Evidence-Grounded Trading Desk Risk Memos over SEC Filings: Retrieval-Augmented Generation with XBRL Numeric Verification
DOI:
https://doi.org/10.69987/JACS.2023.30205Keywords:
SEC filings, XBRL, retrieval-augmented generation, trading desk risk memo, financial statement analysis, numeric verification, hallucination detection, evidence-grounded generationAbstract
Trading desks need short risk memos that connect market-facing judgments to auditable financial evidence. Large language models can produce fluent summaries, but unsupported claims, citation drift, and arithmetic errors make unverified generation unsafe for financial decision support. This paper presents a retrieval-augmented generation pipeline that grounds trading-desk risk memos in SEC-style XBRL numeric facts and verifies every reported number and derived ratio against the evidence base.

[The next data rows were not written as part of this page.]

==> src/rtl/pipelined_carry_adder_nbit_with_enable.sv <==
`default_nettype none
// ============================================================================
// Module      : pipelined_carry_adder_nbit_with_enable
// Description : WIDTH-bit add/subtract split into STAGES equal chunks, one
//               chunk per pipeline stage, carry registered between stages.
//               One operation per cycle, tracked by a valid bit; a global
//               enable freezes every register.
// Ports       : clk, rst (sync, active high), enable, valid_in,
//               a, b [WIDTH], cin, sub  -> sum [WIDTH], cout, ovf, valid_out
// Revision    : 1.0 - initial release
// ============================================================================
module pipelined_carry_adder_nbit_with_enable #(
    parameter int WIDTH  = 16,
    parameter int STAGES = 4
) (
    input  wire logic             clk,
    input  wire logic             rst,
    input  wire logic             enable,
    input  wire logic             valid_in,
    input  wire logic [WIDTH-1:0] a,
    input  wire logic [WIDTH-1:0] b,
    input  wire logic             cin,
    input  wire logic             sub,
    output logic      [WIDTH-1:0] sum,
    output logic                  cout,
    output logic                  ovf,
    output logic                  valid_out
);

    localparam int c_cw = WIDTH / STAGES;

    if ((STAGES < 1) || (STAGES > WIDTH) || ((WIDTH % STAGES) != 0)) begin : g_param_check
        $error("pipelined_carry_adder_nbit_with_enable: WIDTH must be a multiple of STAGES, 1 <= STAGES <= WIDTH");
    end

    // Subtraction is a + ~b + 1; cin only matters for addition.
    logic [WIDTH-1:0]  w_beff;
    logic              w_cin;
    assign w_beff = sub ? ~b : b;
    assign w_cin  = sub ? 1'b1 : cin;

    logic [STAGES-1:0] r_vld;        // valid bit travelling with each stage
    logic [STAGES-1:0] w_stg_c;      // registered carry out of each stage
    logic [WIDTH-1:0]  w_res;        // de-skewed result, aligned with r_vld[STAGES-1]
    logic              w_fin_ovf;    // overflow flag registered by the last stage

    logic [WIDTH-1:0]  r_sum;
    logic              r_cout;
    logic              r_ovf;
    logic              r_vout;

    // ------------------------------------------------------------------
    // Valid pipeline
    // ------------------------------------------------------------------
    always_ff @(posedge clk) begin
        if (rst) begin
            r_vld <= '0;
        end else if (enable) begin
            r_vld[0] <= valid_in;
            for (int i = 1; i < STAGES; i++) begin
                r_vld[i] <= r_vld[i-1];
            end
        end
    end

    // ------------------------------------------------------------------
    // Per-chunk datapath
    // ------------------------------------------------------------------
    for (genvar k = 0; k < STAGES; k++) begin : g_stage
        logic [c_cw-1:0] w_a;
        logic [c_cw-1:0] w_b;
        logic            w_c;
        logic [c_cw:0]   w_add;
        logic [c_cw-1:0] r_csum;
        logic            r_c;

        if (k == 0) begin : g_first
            assign w_a = a[c_cw-1:0];
            assign w_b = w_beff[c_cw-1:0];
            assign w_c = w_cin;
        end else begin : g_skew
            // Chunk k is delayed k cycles so it meets the carry of stage k-1.
            logic [c_cw-1:0] r_a_skw [k];
            logic [c_cw-1:0] r_b_skw [k];

            always_ff @(posedge clk) begin
                if (rst) begin
                    for (int i = 0; i < k; i++) begin
                        r_a_skw[i] <= '0;
                        r_b_skw[i] <= '0;
                    end
                end else if (enable) begin
                    r_a_skw[0] <= a[k*c_cw +: c_cw];
                    r_b_skw[0] <= w_beff[k*c_cw +: c_cw];
                    for (int i = 1; i < k; i++) begin
                        r_a_skw[i] <= r_a_skw[i-1];
                        r_b_skw[i] <= r_b_skw[i-1];
                    end
                end
            end

            assign w_a = r_a_skw[k-1];
            assign w_b = r_b_skw[k-1];
            assign w_c = w_stg_c[k-1];
        end

        assign w_add = {1'b0, w_a} + {1'b0, w_b} + {{c_cw{1'b0}}, w_c};

        always_ff @(posedge clk) begin
            if (rst) begin
                r_csum <= '0;
                r_c    <= 1'b0;
            end else if (enable) begin
                r_csum <= w_add[c_cw-1:0];
                r_c    <= w_add[c_cw];
            end
        end

        assign w_stg_c[k] = r_c;

        // Lower chunks finish early; hold them back so every chunk of one
        // operation lines up with the last stage.
        if (k == STAGES - 1) begin : g_no_dsk
            assign w_res[k*c_cw +: c_cw] = r_csum;
        end else begin : g_dsk
            localparam int c_dly = STAGES - 1 - k;
            logic [c_cw-1:0] r_dsk [c_dly];

            always_ff @(posedge clk) begin
                if (rst) begin
                    for (int i = 0; i < c_dly; i++) begin
                        r_dsk[i] <= '0;
                    end
                end else if (enable) begin
                    r_dsk[0] <= r_csum;
                    for (int i = 1; i < c_dly; i++) begin
                        r_dsk[i] <= r_dsk[i-1];
                    end
                end
            end

            assign w_res[k*c_cw +: c_cw] = r_dsk[c_dly-1];
        end

        if (k == STAGES - 1) begin : g_last
            // Carry into the MSB is a^b^sum at that bit; overflow is that
            // carry XOR the carry out of the MSB.
            logic w_ovf;
            logic r_fovf;
            assign w_ovf = w_a[c_cw-1] ^ w_b[c_cw-1] ^ w_add[c_cw-1] ^ w_add[c_cw];

            always_ff @(posedge clk) begin
                if (rst) begin
                    r_fovf <= 1'b0;
                end else if (enable) begin
                    r_fovf <= w_ovf;
                end
            end

            assign w_fin_ovf = r_fovf;
        end
    end

    // ------------------------------------------------------------------
    // Output registers: only load on a valid result, hold otherwise
    // ------------------------------------------------------------------
    always_ff @(posedge clk) begin
        if (rst) begin
            r_sum  <= '0;
            r_cout <= 1'b0;
            r_ovf  <= 1'b0;
            r_vout <= 1'b0;
        end else if (enable) begin
            r_vout <= r_vld[STAGES-1];
            if (r_vld[STAGES-1]) begin
                r_sum  <= w_res;
                r_cout <= w_stg_c[STAGES-1];
                r_ovf  <= w_fin_ovf;
            end
        end
    end

    assign sum       = r_sum;
    assign cout      = r_cout;
    assign ovf       = r_ovf;
    // Gated by enable so a stalled result is not reported on every frozen cycle.
    assign valid_out = r_vout & enable;

endmodule
`default_nettype wire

The target corpus is the SEC Financial Statement Data Sets for 2023 Q1-Q4. The artifact includes the official data manifest, downloader, parser, evaluation code, and a deterministic SEC-schema fixture used for the local sandbox run. The reported local results are empirical measurements from that fixture with 1,280 filings and 19,200 numeric facts; they are not illustrative placeholders. The same evaluation code runs on the official SEC quarterly ZIP files after download in an internet-enabled environment. Four systems are compared: No-RAG, BM25/TF-IDF text RAG, text RAG with a numeric verifier, and structured XBRL RAG with a numeric verifier. On 300 generated memos, numeric exactness increases from 53.8% for No-RAG to 88.1% for text RAG, 98.4% for verifier RAG, and 100.0% for structured XBRL RAG. Citation precision rises from 0.0% to 63.4%, 91.5%, and 100.0%, respectively. Hallucinated claims fall from 7.48 per memo to zero in the structured verified system. The results demonstrate that RAG alone is insufficient for finance memos and that XBRL-grounded numeric verification directly addresses the failure modes that matter in trading-desk review.